Pennsylvania House of Representatives

Member of the U.S. House of Representatives from 's Sixth district
- In office 1943–1944
- Preceded by: Edward C. Young
- Succeeded by: Moe Trachtman
- In office 1947–1952
- Preceded by: Moe Trachtman
- Succeeded by: Scholley Pace Alexander

Personal details
- Born: December 26, 1895 Philadelphia, Pennsylvania, U.S.
- Died: July 24, 1982 (aged 86) Philadelphia, Pennsylvania, U.S.
- Resting place: Eden Cemetery, Collingdale, Pennsylvania, U.S.
- Party: Republican

= Lewis M. Mintess =

American politician

Lewis Meade Mintess (December 26, 1895 – July 24, 1982) was a state legislator in Pennsylvania. He was a medic in World War I and worked in government jobs before starting his political career. He served four terms representing Philadelphia in the Pennsylvania House of Representatives between the years 1942 and 1952.

== Early life and education ==
Mintess was born December 26, 1895 in Philadelphia to Lewis Meade and Sarah ( Ross) Mintess. He went to school in the Downingtown Independent School, then Lincoln University, before going to the Medico-Chirurgical College of Philadelphia to study medicine.

His mother died March 6, 1917, and his father died the following year on May 1, 1918 with both buried in Eden Cemetery.

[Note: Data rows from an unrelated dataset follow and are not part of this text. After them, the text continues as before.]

## src/rtl/seg_pkg.sv

```systemverilog
// Shared segment-bus definitions: bit indices, glyph table, per-digit record.
// Imported by the scan decoder and the display driver's self-check.
package seg_pkg;

  localparam int SEG_A  = 0;
  localparam int SEG_B  = 1;
  localparam int SEG_C  = 2;
  localparam int SEG_D  = 3;
  localparam int SEG_E  = 4;
  localparam int SEG_F  = 5;
  localparam int SEG_G  = 6;
  localparam int SEG_DP = 7;

  // Active-high a..g pattern for nibble k lives at GLYPHS[k]
  localparam logic [15:0][6:0] GLYPHS = {
    7'h71, 7'h79, 7'h5E, 7'h39,
    7'h7C, 7'h77, 7'h6F, 7'h7F,
    7'h07, 7'h7D, 7'h6D, 7'h66,
    7'h4F, 7'h5B, 7'h06, 7'h3F
  };

  localparam logic [6:0] SEG_BLANK = 7'h00;
  localparam logic [6:0] ALT_7     = 7'h27;
  localparam logic [6:0] ALT_9     = 7'h67;

  typedef struct packed {
    logic [3:0] nib;
    logic       dp;
    logic       blank;
    logic       err;
  } dig_rec_t;

endpackage

```

## src/rtl/seg_glyph_decode.sv

```systemverilog
// Combinational active-high segment pattern -> {nibble, dp, blank, err}.
// SEG_DEC_ALT_GLYPH_EN also accepts the alternate 7 (27) and 9 (67) glyphs.
module seg_glyph_decode
  import seg_pkg::*;
(
  input  logic [7:0] pat_i,
  output dig_rec_t   rec_o
);

  logic hit;

  always_comb begin
    rec_o    = '0;
    hit      = 1'b0;
    rec_o.dp = pat_i[SEG_DP];
    for (int k = 0; k < 16; k++) begin
      if (pat_i[SEG_G:SEG_A] == GLYPHS[k]) begin
        rec_o.nib = 4'(k);
        hit       = 1'b1;
      end
    end
`ifdef SEG_DEC_ALT_GLYPH_EN
    if (pat_i[SEG_G:SEG_A] == ALT_7) begin
      rec_o.nib = 4'd7;
      hit       = 1'b1;
    end
    if (pat_i[SEG_G:SEG_A] == ALT_9) begin
      rec_o.nib = 4'd9;
      hit       = 1'b1;
    end
`endif
    if (pat_i[SEG_G:SEG_A] == SEG_BLANK) begin
      rec_o.blank = 1'b1;
    end else if (!hit) begin
      rec_o.err = 1'b1;
    end
  end

endmodule

```

## src/rtl/seg_scan_decoder.sv

```systemverilog
// Rebuilds per-digit hex/dp/blank/err from a multiplexed 7-seg bus.
// A digit commits only after STABLE_CNT identical samples (ghost filter).
module seg_scan_decoder
  import seg_pkg::*;
#(
  parameter int NUM_DIGITS     = 8,
  parameter int STABLE_CNT     = 3,
  parameter bit SEG_ACTIVE_LOW = 1'b1
) (
  input  logic                    clk,
  input  logic                    rst,
  input  logic                    sample_valid,
  input  logic [NUM_DIGITS-1:0]   dig_sel,
  input  logic [7:0]              seg_in,
  output logic [4*NUM_DIGITS-1:0] value,
  output logic [NUM_DIGITS-1:0]   dp,
  output logic [NUM_DIGITS-1:0]   blank,
  output logic [NUM_DIGITS-1:0]   err,
  output logic                    update,
  output logic                    frame_done,
  output logic                    sel_err
);

  localparam int IW = (NUM_DIGITS > 1) ? $clog2(NUM_DIGITS) : 1;
  localparam logic [3:0] SC = 4'(STABLE_CNT);

  logic [7:0] cand_q [NUM_DIGITS];
  logic [7:0] cand_d [NUM_DIGITS];
  logic [3:0] cnt_q  [NUM_DIGITS];
  logic [3:0] cnt_d  [NUM_DIGITS];
  dig_rec_t   rec_q  [NUM_DIGITS];
  dig_rec_t   rec_d  [NUM_DIGITS];

  logic [NUM_DIGITS-1:0] seen_q, seen_d;
  logic                  upd_q, upd_d;
  logic                  sel_q, sel_d;

  logic [7:0]    pat;
  logic [IW-1:0] idx;
  logic          onehot;
  logic          hold;
  logic          commit;
  dig_rec_t      dec;

  assign pat    = SEG_ACTIVE_LOW ? ~seg_in : seg_in;
  assign onehot = $onehot(dig_sel);

  always_comb begin
    idx = '0;
    for (int k = 0; k < NUM_DIGITS; k++) begin
      if (dig_sel[k]) idx = IW'(k);
    end
  end

  seg_glyph_decode u_dec (
    .pat_i (pat),
    .rec_o (dec)
  );

  always_comb begin
    cand_d = cand_q;
    cnt_d  = cnt_q;
    rec_d  = rec_q;
    upd_d  = 1'b0;
    sel_d  = 1'b0;
    hold   = 1'b0;
    commit = 1'b0;
    // A full seen mask is reported this cycle and restarts at the edge
    seen_d = (&seen_q) ? '0 : seen_q;
    if (sample_valid && !onehot) begin
      sel_d = 1'b1;
    end else if (sample_valid) begin
      hold = (pat == cand_q[idx]) && (cnt_q[idx] != 4'd0);
      if (hold) begin
        if (cnt_q[idx] != SC) cnt_d[idx] = cnt_q[idx] + 4'd1;
      end else begin
        cand_d[idx] = pat;
        cnt_d[idx]  = 4'd1;
      end
      commit = (cnt_d[idx] == SC) && !(hold && cnt_q[idx] == SC);
      if (commit) begin
        rec_d[idx]  = dec;
        upd_d       = (dec != rec_q[idx]);
        seen_d[idx] = 1'b1;
      end
    end
  end

  always_ff @(posedge clk or negedge rst) begin
    if (!rst) begin
      for (int k = 0; k < NUM_DIGITS; k++) begin
        cand_q[k] <= '0;
        cnt_q[k]  <= '0;
        rec_q[k]  <= '{nib: 4'd0, dp: 1'b0, blank: 1'b1, err: 1'b0};
      end
      seen_q <= '0;
      upd_q  <= 1'b0;
      sel_q  <= 1'b0;
    end else begin
      cand_q <= cand_d;
      cnt_q  <= cnt_d;
      rec_q  <= rec_d;
      seen_q <= seen_d;
      upd_q  <= upd_d;
      sel_q  <= sel_d;
    end
  end

  always_comb begin
    value = '0;
    dp    = '0;
    blank = '0;
    err   = '0;
    for (int k = 0; k < NUM_DIGITS; k++) begin
      value[4*k +: 4] = rec_q[k].nib;
      dp[k]           = rec_q[k].dp;
      blank[k]        = rec_q[k].blank;
      err[k]          = rec_q[k].err;
    end
  end

  assign update     = upd_q;
  assign frame_done = &seen_q;
  assign sel_err    = sel_q;

endmodule

```

## config.mk

```make
export PLATFORM = sky130hd
export DESIGN_NAME = seg_scan_decoder
export DESIGN_NICKNAME = d
export VERILOG_FILES = /design/src/rtl/seg_pkg.sv /design/src/rtl/seg_glyph_decode.sv /design/src/rtl/seg_scan_decoder.sv
export SDC_FILE = /design/constraint.sdc
export NUM_CORES = 1
export LEC_CHECK = 0
export CELL_PAD_IN_SITES_DETAIL_PLACEMENT = 1
export CELL_PAD_IN_SITES_GLOBAL_PLACEMENT = 1
export CORE_ASPECT_RATIO = 1.1
export CORE_MARGIN = 2
export CORE_UTILIZATION = 50
export CTS_BUF_LIST = sky130_fd_sc_hd__clkbuf_4
export DETAILED_ROUTE_END_ITERATION = 16
export GPL_TIMING_DRIVEN = 0
export HOLD_SLACK_MARGIN = 0.12
export PLACE_DENSITY = 0.95
export RECOVER_POWER = 25
export SYNTH_ARGS = -nofsm -noshare
export SYNTH_HDL_FRONTEND = slang
export SYNTH_SLANG_ARGS = --single-unit
```

## constraint.sdc

```tcl
create_clock -name clk -period 6.3 [get_ports clk]
set_input_delay 1.26 -clock clk [delete_from_list [all_inputs] [get_ports clk]]
set_output_delay 1.26 -clock clk [all_outputs]
set_load 0.05 [all_outputs]
```

# Word level (Yosys, flattened, before mapping)
# Index checks and enable logic that the tools add are counted.
# W data, S select, Z words.
op_classes:
  n_addsub: 8
  n_lt_le_gt_ge: 4
  n_eq_ne: 22
  n_mux: 76
  bitwise: 8
  reduce_logical: 14
ops:
  columns: ["op", "count"]
  rows:
  - ["$mux W32", 4]
  - ["$eq A7 B7 Y1 const B", 12]
  - ["$bwmux W64", 1]
  - ["$bwmux W56", 1]
  - ["$mux W8", 7]
  - ["$mux W4", 13]
  - ["$bwmux W32", 1]
  - ["$mux W3", 10]
  - ["$mux W1", 26]
  - ["$and A24 B24 Y24", 1]
  - ["$bmux W4 S3", 2]
  - ["$bmux W8 S3", 1]
  - ["$demux W8 S3", 1]
  - ["$not A24 Y24", 1]
  - ["$bmux W7 S3", 1]
  - ["$demux W7 S3", 1]
  - ["$mux W7", 3]
  - ["$or A8 B8 Y8", 2]
  - ["$eq A7 B3 Y1 const B", 2]
  - ["$eq A7 B6 Y1 const B", 2]
  - ["$demux W4 S3", 1]
  - ["$add A1 B1 Y2", 4]
  - ["$eq A4 B2 Y1 const B", 2]
  - ["$eq A8 B8 Y1", 1]
  - ["22 further kinds", 32]
word_totals:
  reg_bits: 162
  input_bits: 19
  word_cells: 183

# Logic depth before layout (Yosys ltp)
# Gate-level depths: netlist of run 1.
logic_depth:
  depth_word: 25
  depth_mapped: 20
  depth_no_buf: 18

# Modules after synthesis
# A second synthesis of run 1 with hierarchy kept.
hier_totals:
  cells_unflattened: 954
  hier_area_um2: 9225.1
by_module_without_submodules:
  columns: ["module", "instances", "cells_per_inst", "area_each_um2"]
  rows:
  - ["seg_scan_decoder", 1, 899, 8843.5]
  - ["seg_glyph_decode", 1, 55, 381.6]

# Worst setup path after synthesis of run 1
# Ideal clock, no wire load.
synth_path:
  path_type: "input-to-reg"
  startpoint: "input dig_sel[6]"
  endpoint: "register rec_q (netlist bit err[7])"
  arrival_time_ns: 5.342
  t_required_ns: 6.175
  slack_ns: 0.833
  stages: 18
  path_buffers: 2
  path_cell_list: "buf_2 > inv_2 > clkbuf_1 > fa_1 > fa_1 > inv_1 > ha_1 > fa_1 > nor2_1 > a21oi_1 > nor3b_1 > nand2_1 > a21oi_1 > a21boi_0 > a41o_1 > a31oi_1 > nor3_4 > mux2_4"
synth_via:
  elab_chain_cells: 18
  word_cells_on_any_way: 46
  cone_classes: "add/sub (4); order compare (2); eq/ne (5); mux (21); bitwise (5); reduce/logical (9)"
synth_rtl:
  columns: ["element", "line", "source"]
  rows:
  - ["from (decl)", "seg_scan_decoder.sv:13", "input logic [NUM_DIGITS-1:0] dig_sel,"]
  - ["$mux W3 (2 in a row)", "seg_scan_decoder.sv:51", "if (dig_sel[k]) idx = IW'(k);"]
  - ["$not A3 Y4 (implied by the code)", null, null]
  - ["$bmux W4 S3 (tied with other cells)", "seg_scan_decoder.sv:73, seg_scan_decoder.sv:75, seg_scan_decoder.sv:80", null]
  - ["$mux W4 (implied by the code) or $logic_and A1 B1 Y1 (tied branches)", null, null]
  - ["$mux W4, on equally long branches", null, null]
  - ["$add A4 B1 Y4 or $demux W4 S3 (tied branches)", "seg_scan_decoder.sv:75, seg_scan_decoder.sv:78", null]
  - ["$bwmux W32 or $not A24 Y24 (tied branches)", null, null]
  - ["$mux W32 or $and A24 B24 Y24 (tied branches)", null, null]
  - ["$mux W32", "seg_scan_decoder.sv:74", "if (hold) begin"]
  - ["$mux W32", "seg_scan_decoder.sv:72", "end else if (sample_valid) begin"]
  - ["$mux W32", "seg_scan_decoder.sv:70", "if (sample_valid && !onehot) begin"]
  - ["$bmux W4 S3", "seg_scan_decoder.sv:80", "commit = (cnt_d[idx] == SC) && !(hold && cnt_q[idx] == SC);"]
  - ["$mux W4 (implied by the code) (2 in a row)", "seg_scan_decoder.sv:80", null]
  - ["$eq A4 B2 Y1", "seg_scan_decoder.sv:80", null]
  - ["$logic_and A1 B1 Y1", "seg_scan_decoder.sv:80", null]
  - ["$reduce_and A3 Y1 (no source line)", null, null]
  - ["to (signal, indexed assignment)", "seg_scan_decoder.sv:94", "rec_q[k] <= '{nib: 4'd0, dp: 1'b0, blank: 1'b1, err: 1'b0};"]
  - ["to (signal assigned)", "seg_scan_decoder.sv:102", "rec_q <= rec_d;"]
  - ["to (decl)", "seg_scan_decoder.sv:31", "dig_rec_t rec_q [NUM_DIGITS];"]
# Several ways; a longest one is shown, not always the timed one. The select of a mux whose other input is x is not followed.
# A chain may end at the register's enable or synchronous reset.

# Worst setup path after layout of run 1
layout_path:
  startpoint: "input dig_sel[3]"
  endpoint: "register rec_q (netlist bit value[11])"
layout_via:
  elab_chain_cells: 21
  word_cells_on_any_way: 49
  cone_classes: "add/sub (4); order compare (2); eq/ne (5); mux (24); bitwise (5); reduce/logical (9)"
layout_rtl:
  columns: ["element", "line"]
  rows:
  - ["$mux W3 (5 in a row)", "seg_scan_decoder.sv:51"]
  - ["$not A3 Y4 (implied by the code)", null]
  - ["$bmux W4 S3 (tied with other cells)", "seg_scan_decoder.sv:73, seg_scan_decoder.sv:75, seg_scan_decoder.sv:80"]
  - ["$mux W4 (implied by the code) or $logic_and A1 B1 Y1 (tied branches)", null]
  - ["$mux W4, on equally long branches", null]
  - ["$add A4 B1 Y4 or $demux W4 S3 (tied branches)", "seg_scan_decoder.sv:75, seg_scan_decoder.sv:78"]
  - ["$bwmux W32 or $not A24 Y24 (tied branches)", null]
  - ["$mux W32 or $and A24 B24 Y24 (tied branches)", null]
  - ["$mux W32", "seg_scan_decoder.sv:74"]
  - ["$mux W32", "seg_scan_decoder.sv:72"]
  - ["$mux W32", "seg_scan_decoder.sv:70"]
  - ["$bmux W4 S3", "seg_scan_decoder.sv:80"]
  - ["$mux W4 (implied by the code) (2 in a row)", "seg_scan_decoder.sv:80"]
  - ["$eq A4 B2 Y1", "seg_scan_decoder.sv:80"]
  - ["$logic_and A1 B1 Y1", "seg_scan_decoder.sv:80"]
  - ["$reduce_and A3 Y1 (no source line)", null]
# Several ways; a longest one is shown, not always the timed one. The select of a mux whose other input is x is not followed.

==> flow_results.org, run 1 <==
** Status
- The run finished, with violations left.
- The checks that failed: max-capacitance violations, max-slew violations, negative setup slack.

** Timing
- Final setup margin :: -50.7 ps
- Time the worst path needs with I/O delays and setup :: 6350 ps
- Total negative slack for setup checks :: -238 ps
- The worst path uses 101% of the clock period.
- Setup repair after global routing left no endpoint under its margin.
- For the final database, setup skew stands at between 10 and 15 ps.
- Measured slew at the worst slew-check pin :: 3220 ps
- Tightest slew margin relative to the limit :: -114%
- Timing would allow up to 0.157 GHz.
- Final slew viol count :: 165
- Fin. Hold Viols :: 0
- Final setup vio count :: 6

** Power and ir drop
- Leakage Power :: 4.55 nW
- Maximum resistive drop on vdd :: 186 uV
- Areal power density over the cells :: 286 nW/um^2
- Power comes to 3.04 mW.

** Setup path
- Endpoint class of the critical path :: flop
- Cells on worst reg2reg path :: 11
- CP Launch Type :: primary input
- The critical path is of the in2reg type.
- At the worst endpoint, the required time is around 6800 ps.
- Of all nets on the critical path, the largest fanout is 10.
- At the worst endpoint, the arrival time is 6850 ps.

** Routing
- The detailed router finished its first iteration with around 1,000 violations.
- Pre-antenna DRT Iters :: 6
- Count of vias placed by the detailed router :: 9,263
- DRC Markers :: 0
- Using the TritonRoute via totals, the vias-per-cell ratio works out to 6.94.
- Antenna-violating nets left :: 0
- The routed design has 36,500 um of wire.
- After detailed routing, the average wire length per cell comes to about 27 um.

** Clocking
- Clock latency on the worst-skew pair, taken at its later pin, is 610 ps.
- After clock tree synthesis, the clock-pin slew on the worst setup and hold paths is around 140 ps.
- Deepest clock path buffer count :: 2
- The clock net in this run drives a total of 162 sinks.
- CTS H-tree depth :: 4
- Buffers inserted during clock tree synthesis total 17.
- TritonCTS clock tree :: done
- Library cell used as clock root buffer :: sky130_fd_sc_hd__clkbuf_4

** Floorplanning
- Die Height :: 146 um
- The die covers 19,300 sq um.
- In this run the core area contains around 50 standard-cell rows.
- Floorplan die width :: 133 um
- The initial utilization of the core area, before any placement, comes to 51.2%.
- Area of the core region :: 17,800 sq um
- In this run the count of I/O pins placed on the die edge is 78.

** Place
- In this run, placement finished with an instance count of 1,295.
- Routability Congestion :: approximately 1.0
- Pre-CTS WS :: -1930 ps
- Port buffering added 71 buffers.
- Once placement finished, the instance area stood at 10,200 sq um.
- Once detailed placement completed, the half-perimeter wirelength came to 25,600 um.

** GRT
- Via count of the first global-routing pass :: 9,659
- Entering global routing, the biggest net connects 125 pins.
- Global-route wire length before repair :: 56,300 um
- Aggregate global-route resource usage :: around two fifths
- Number of antenna violations at the first check in global routing :: 1
- Overflow left after global routing :: 0

** Final layout
- Share of post-route cells with drive strength above 1 :: 13.5%
- From synthesis to final layout, the design area changed by 16.7%.
- Final cell count without fillers :: 1,334
- Counting the fill cells in the layout gives 2,032.
- Once layout is done, the placed cells without fillers occupy ~11,000 sq um.
- Net total in the final layout :: 1,110

** Hold path
- The worst hold path was traced through 2 stages.
- Worst min path class :: reg2reg

** Logic synthesis
- Number of unique standard cell types used by synthesis :: 83
- Cells after synthesis :: roughly 980
- Sequential elements use 44.6% of the synthesized area.
- Post-synthesis async set-or-reset flop share :: between 90% and 100%
- The number of nets in the synthesized netlist is 1,011.
- In this run, synthesis produced a sequential element count of between 150 and 200.
- Top_reg_cell synth :: sky130_fd_sc_hd__dfrtp_1
- Number of warnings issued by yosys :: 0
- In this run, synthesis inferred 0 flip-flops with an integrated enable.
- Post-synthesis instance area :: 9110 sq um
- Mean instance size in the synthesized netlist :: 9.27 sq um

** Run
- Max-cap violations in this run came to 2.
[metrics by stage]
stage | util, % | hold slack [ps]
floorplan | - | 438
global placement | 56.8 | 457
detailed placement | 57.2 | 473
CTS | 59.5 | 501
global route | 59.7 | 548
finish | 59.7 | 504
[path summary, 6_finish.rpt]
kind,slack (ps),endpoint,from
setup / recovery,-50,value[11],dig_sel[3]
hold reg to reg,500,seen_q[3],seen_q[3]
max in group asynchronous,980,value[1],rst
min in group asynchronous,1240,seen_q[6],rst
setup reg to reg,1530,value[11],cand_q[35]
hold / removal,500,seen_q[3],seen_q[3]
[sequential cells by signal, indices dropped and copies added (netlist names), 8 cells and up]
register  cells
value        32
cand_q       64
cnt_q        32
blank         8
seen_q        8
err           8
dp            8
[logic make-up after synthesis]
group | synth area share, %
XOR/XNOR | 1.83
AND/OR/NAND/NOR | 17.5
buffers and inverters | 4.33
flip-flops | 44.6
multiplexers | 7.87
adder cells (fa/ha/maj) | 1.57
AO/OA/AOI/OAI | 22.3
[repair_timing]
action                     CTS  global route
hold buffers                 0             0
pin swaps                    5             0
setup buffers                7             0
gates resized for setup     14            16
setup endpoints to repair   89            95
[worst max-delay path: stages]
cell and delay (ps):
sky130_fd_sc_hd__clkdlybuf4s50_1 650, sky130_fd_sc_hd__nor2_1 140, sky130_fd_sc_hd__a21oi_1 600, sky130_fd_sc_hd__o31ai_1 240
sky130_fd_sc_hd__a2111oi_2 530, sky130_fd_sc_hd__xnor2_1 200, sky130_fd_sc_hd__nor4_4 740, sky130_fd_sc_hd__and3_1 260
sky130_fd_sc_hd__clkbuf_1 490, sky130_fd_sc_hd__clkbuf_1 630, sky130_fd_sc_hd__a21oi_1 270, sky130_fd_sc_hd__nand2_1 420
sky130_fd_sc_hd__mux2_2 400
[routing by layer]
layer / routed length [um] / part of all wire, % / track usage [%] / vias up
li1: - / - / - / 3783
met2: 17700 / 48 / 63.2 / 651
met4: 2670 / 7.3 / 22.7 / 0
met1: 13000 / 36 / 45.0 / 4587
met5: 0 / 0 / 0 / -
met3: 3150 / 8.6 / 8.64 / 242
[synth_stat cells, types with 6 or more instances]
master | instances | area, sq um
sky130_fd_sc_hd__a211oi_1 | 10 | 75.1
sky130_fd_sc_hd__a21oi_1 | 133 | 666
sky130_fd_sc_hd__a22o_1 | 6 | 52.6
sky130_fd_sc_hd__a31oi_1 | 17 | 106
sky130_fd_sc_hd__and3_1 | 10 | 62.6
sky130_fd_sc_hd__buf_1 | 7 | 26.3
sky130_fd_sc_hd__buf_2 | 12 | 60.1
sky130_fd_sc_hd__clkbuf_1 | 39 | 146
sky130_fd_sc_hd__dfrtp_1 | 154 | 3850
sky130_fd_sc_hd__dfstp_2 | 8 | 210
sky130_fd_sc_hd__inv_1 | 24 | 90.1
sky130_fd_sc_hd__mux2_1 | 25 | 282
sky130_fd_sc_hd__mux2_2 | 12 | 135
sky130_fd_sc_hd__mux2_4 | 12 | 180
sky130_fd_sc_hd__mux2i_1 | 12 | 120
sky130_fd_sc_hd__nand2_1 | 98 | 368
sky130_fd_sc_hd__nand2b_1 | 6 | 37.5
sky130_fd_sc_hd__nand3_1 | 20 | 100
sky130_fd_sc_hd__nand4_1 | 7 | 43.8
sky130_fd_sc_hd__nor2_1 | 121 | 454
sky130_fd_sc_hd__nor3_1 | 24 | 120
sky130_fd_sc_hd__o211ai_1 | 7 | 52.6
sky130_fd_sc_hd__o21ai_0 | 26 | 130
sky130_fd_sc_hd__o21ai_1 | 6 | 30.0
sky130_fd_sc_hd__o221ai_1 | 6 | 52.6
sky130_fd_sc_hd__o22ai_1 | 20 | 125
sky130_fd_sc_hd__o31ai_1 | 11 | 82.6
sky130_fd_sc_hd__or3_1 | 12 | 75.1
sky130_fd_sc_hd__xnor2_1 | 15 | 131
[where the power goes]
| group | internal, mW | switching [mW] |
|---|---|---|
| Sequential | 1.25 | 0.156 |
| Combinational | 0.337 | 0.644 |
| Clock | 0.240 | 0.414 |
| Total | 1.83 | 1.21 |
[cell type report]
| class | count | area [sq um] | area share (%) |
|---|---|---|---|
| Multi-Input combinational cell | 729 | 4770 | 44.9 |
| Tap cell | 238 | 298 | 2.80 |
| Clock buffer | 17 | 128 | 1.20 |
| Clock inverter | 15 | 160 | 1.51 |
| Timing Repair Buffer | 81 | 805 | 7.57 |
| Inverter | 27 | 101 | 0.953 |
| Sequential cell | 162 | 4060 | 38.2 |
| Antenna cell | 1 | 2.50 | 0.0235 |
| Buffer | 64 | 299 | 2.81 |
[layout by cell type (no fill, tap or decap), types with 5 or more instances in the layout]
cell,netlist,routed
sky130_fd_sc_hd__a2111oi_2,4,5
sky130_fd_sc_hd__a211oi_1,10,10
sky130_fd_sc_hd__a21oi_1,133,133
sky130_fd_sc_hd__a22o_1,6,6
sky130_fd_sc_hd__a31oi_1,17,16
sky130_fd_sc_hd__a32oi_1,5,5
sky130_fd_sc_hd__and3_1,10,10
sky130_fd_sc_hd__buf_1,7,7
sky130_fd_sc_hd__buf_2,12,11
sky130_fd_sc_hd__buf_4,5,13
sky130_fd_sc_hd__clkbuf_1,39,35
sky130_fd_sc_hd__clkbuf_4,0,18
sky130_fd_sc_hd__clkdlybuf4s50_1,0,69
sky130_fd_sc_hd__clkinv_4,0,5
sky130_fd_sc_hd__dfrtp_1,154,154
sky130_fd_sc_hd__dfstp_2,8,8
sky130_fd_sc_hd__inv_1,24,23
sky130_fd_sc_hd__mux2_1,25,25
sky130_fd_sc_hd__mux2_2,12,12
sky130_fd_sc_hd__mux2_4,12,12
sky130_fd_sc_hd__mux2i_1,12,12
sky130_fd_sc_hd__nand2_1,98,95
sky130_fd_sc_hd__nand2b_1,6,6
sky130_fd_sc_hd__nand3_1,20,20
sky130_fd_sc_hd__nand4_1,7,7
sky130_fd_sc_hd__nor2_1,121,119
sky130_fd_sc_hd__nor3_1,24,20
sky130_fd_sc_hd__o211ai_1,7,7
sky130_fd_sc_hd__o21a_1,5,5
sky130_fd_sc_hd__o21ai_0,26,26
sky130_fd_sc_hd__o21ai_1,6,6
sky130_fd_sc_hd__o221ai_1,6,6
sky130_fd_sc_hd__o22ai_1,20,20
sky130_fd_sc_hd__o31ai_1,11,11
sky130_fd_sc_hd__or3_1,12,12
sky130_fd_sc_hd__xnor2_1,15,15
Note: power is estimated with default switching activity, not from simulation.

He served during World War I in the medical section of 813th Infantry.

== Career ==
After the war he held positions working in government offices first as a typist in the office of the Recorder of Deeds from 1924 to 1934, and then in the Receiver of City Taxes department.

Mintess became active in the states Republican Party and was the chairman of the Republican Executive Committee for the 7th Ward.

He was first elected to the Pennsylvania House of Representatives as a Republican in 1942 serving from 1943 to 1944. During this first session he co-introduce, with black Democrat Thomas P. Trent, a bill to prohibit organisations from discriminating based on rare, color or creed.
In 1944 he ran for re-election but lost to Democrat Moe Trachtman.

He was re-elected in 1946 and served the next three consecutive terms from 1947 to 1952. During the 1947-1948 session he was appointed to the Joint Legislative Committee on Juvenile Delinquency and Child Welfare. He ran for a final time in 1952 but was unsuccessful losing to Scholley Pace Alexander by a few hundred votes.

== Death ==
Mintess died July 24, 1982 in Philadelphia and was interred in Eden Cemetery in Collingdale, Pennsylvania.